If you are experiencing the “winter blues,” you aren’t alone

First News

FORT WAYNE, Ind. (WANE) – If you have experienced the “winter blues” over the past few weeks, you’re not alone. Seasonal affect disorder, also known as SAD is a type of depression related to the changing seasons. The disorder is common when the season changes from fall to winter.

People who experience seasonal affect disorder notice symptoms of depression limited times of the year. In the winter, the sun is not out nearly as much and the days are shorter. SAD tends to make people not feel like themselves and experience low energy and moodiness. Decreased activity both socially and physically are a few ways to notice if you may be struggling with seasonal affect disorder. People struggling then tend to isolate themselves.

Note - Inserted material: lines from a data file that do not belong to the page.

Source: an optimization exercise on an open RTL-to-GDS flow (aim: small area, a short achievable clock period and few clock cycles per item). Production flows keep margins and buffers that such runs may drop. No functional check of the RTL was part of this run. Power and IR drop assume default switching activity.

==> design.v <==
module golay_parity (
    input  wire [11:0] m,
    output wire [11:0] p
);
    wire x12 = m[1] ^ m[11];
    wire x13 = m[4] ^ m[7];
    wire x14 = m[5] ^ m[8];
    wire x15 = m[0] ^ m[3];
    wire x16 = m[2] ^ m[9];
    wire x17 = m[6] ^ m[10];
    wire x18 = m[4] ^ x12;
    wire x19 = m[10] ^ x12;
    wire x20 = m[9] ^ m[11];
    wire x21 = x14 ^ x16;
    wire x22 = m[6] ^ x12;
    wire x23 = m[2] ^ m[11];
    wire x24 = m[7] ^ x19;
    wire x25 = x15 ^ x23;
    wire x26 = x13 ^ x21;
    wire x27 = x17 ^ x20;
    wire x28 = m[8] ^ x22;
    wire x29 = m[5] ^ x18;
    wire x30 = m[8] ^ x25;
    wire x31 = m[0] ^ x13;
    wire x32 = x14 ^ x27;
    wire x33 = m[0] ^ x14;
    wire x34 = m[7] ^ x25;
    wire x35 = m[3] ^ x16;
    wire x36 = m[1] ^ x15;
    wire x37 = m[0] ^ x16;
    wire x38 = x24 ^ x33;
    wire x39 = m[3] ^ x32;
    wire x40 = x27 ^ x31;
    wire x41 = m[9] ^ x15;
    wire x42 = x28 ^ x37;
    wire x43 = m[11] ^ x26;
    wire x44 = m[5] ^ m[6];
    wire x45 = x24 ^ x35;
    wire x46 = x34 ^ x44;
    wire x47 = x17 ^ x36;
    wire x48 = x26 ^ x47;
    wire x49 = x29 ^ x41;
    wire x50 = m[2] ^ x17;
    wire x51 = x29 ^ x50;
    wire x52 = m[3] ^ x13;
    wire x53 = m[4] ^ m[10];
    wire x54 = x28 ^ x52;
    wire x55 = x30 ^ x53;
    assign p[0] = x49;
    assign p[1] = x55;
    assign p[2] = x45;
    assign p[3] = x42;
    assign p[4] = x38;
    assign p[5] = x40;
    assign p[6] = x39;
    assign p[7] = x43;
    assign p[8] = x54;
    assign p[9] = x46;
    assign p[10] = x51;
    assign p[11] = x48;
endmodule
module golay_weight (
    input  wire [11:0] v,
    output wire [4:0]  ge       
);
    wire [3:1] t0 = {v[0] & v[1] & v[2], (v[0] & v[1]) | (v[0] & v[2]) | (v[1] & v[2]), v[0] | v[1] | v[2]};
    wire [3:1] t1 = {v[3] & v[4] & v[5], (v[3] & v[4]) | (v[3] & v[5]) | (v[4] & v[5]), v[3] | v[4] | v[5]};
    wire [3:1] t2 = {v[6] & v[7] & v[8], (v[6] & v[7]) | (v[6] & v[8]) | (v[7] & v[8]), v[6] | v[7] | v[8]};
    wire [3:1] t3 = {v[9] & v[10] & v[11], (v[9] & v[10]) | (v[9] & v[11]) | (v[10] & v[11]), v[9] | v[10] | v[11]};
    wire [6:1] h0;
    assign h0[1] = t1[1] | t0[1];
    assign h0[2] = t1[2] | (t0[1] & t1[1]) | t0[2];
    assign h0[3] = t1[3] | (t0[1] & t1[2]) | (t0[2] & t1[1]) | t0[3];
    assign h0[4] = (t0[1] & t1[3]) | (t0[2] & t1[2]) | (t0[3] & t1[1]);
    assign h0[5] = (t0[2] & t1[3]) | (t0[3] & t1[2]);
    assign h0[6] = (t0[3] & t1[3]);
    wire [6:1] h1;
    assign h1[1] = t3[1] | t2[1];
    assign h1[2] = t3[2] | (t2[1] & t3[1]) | t2[2];
    assign h1[3] = t3[3] | (t2[1] & t3[2]) | (t2[2] & t3[1]) | t2[3];
    assign h1[4] = (t2[1] & t3[3]) | (t2[2] & t3[2]) | (t2[3] & t3[1]);
    assign h1[5] = (t2[2] & t3[3]) | (t2[3] & t3[2]);
    assign h1[6] = (t2[3] & t3[3]);
    assign ge = {
                 (h0[5] & h1[6]) | (h0[6] & h1[5]), 
                 (h0[3] & h1[6]) | (h0[4] & h1[5]) | (h0[5] & h1[4]) | (h0[6] & h1[3]), 
                 (h0[1] & h1[6]) | (h0[2] & h1[5]) | (h0[3] & h1[4]) | (h0[4] & h1[3]) | (h0[5] & h1[2]) | (h0[6] & h1[1]), 
                 h1[5] | (h0[1] & h1[4]) | (h0[2] & h1[3]) | (h0[3] & h1[2]) | (h0[4] & h1[1]) | h0[5], 
                 h1[4] | (h0[1] & h1[3]) | (h0[2] & h1[2]) | (h0[3] & h1[1]) | h0[4]};
endmodule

Jenna Hirschy, the Assistant Director at the Bowen center says in the winter, “you’re hibernating, you’re having weight gain, you’re kind of isolating yourself in a way and when those things happen it’s associated with that season affect, it’s not a long term thing for people.”

The holidays tend to play a role in seasonal affect disorder, much of that is grief related. The ongoing pandemic has made mental health struggles worse for many. SAD can happen any time of the year, including summer months as well when the sun is out.

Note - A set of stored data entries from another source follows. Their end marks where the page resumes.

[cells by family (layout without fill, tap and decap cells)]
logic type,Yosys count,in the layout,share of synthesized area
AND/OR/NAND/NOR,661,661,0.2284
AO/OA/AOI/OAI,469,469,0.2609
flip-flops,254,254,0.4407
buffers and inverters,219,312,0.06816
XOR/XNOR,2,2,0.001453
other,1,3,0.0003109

The disorder is treatable. Medication, talk therapy, and cognitive therapy are a few ways to help with SAD. Many resources are available as well. The Bowen Center is a local resources to help providing mental health care, primary health care and substance use treatment. BeWellIndiana.org is a statewide resource anyone can use. You can also call 211 to speak with a counselor for free.

Emotional pain caused by Seasonal Affective Disorder or for any other reason is real and deserves professional care, just as one would seek treatment for physical pain. Behavioral Health professionals with Lutheran Health Network dedicate themselves to helping people struggling with anxiety and other mental health issues gain the skills that they need to improve their quality of life. Smitha Patibandla, MD, reminds those who may be faced with anxiety and/or depression that they are not alone and offers these tips:  

·        Take a time-out (find a quiet place, take deep breaths and clear your mind)

·        Eat well-balanced meals

·        Get enough sleep (most adults need 7-9 hours of sleep per night)

·        Exercise daily (30 minutes a day is recommended)

“What we’d like the community to know is that we are here to help,” Dr. Patibandla states. “We have an interdisciplinary team dedicated to the diagnosis and treatment of adults in need of Behavioral Health services. Talk with your primary care provider today or, if you are having suicidal thoughts, go to the nearest emergency room for help.”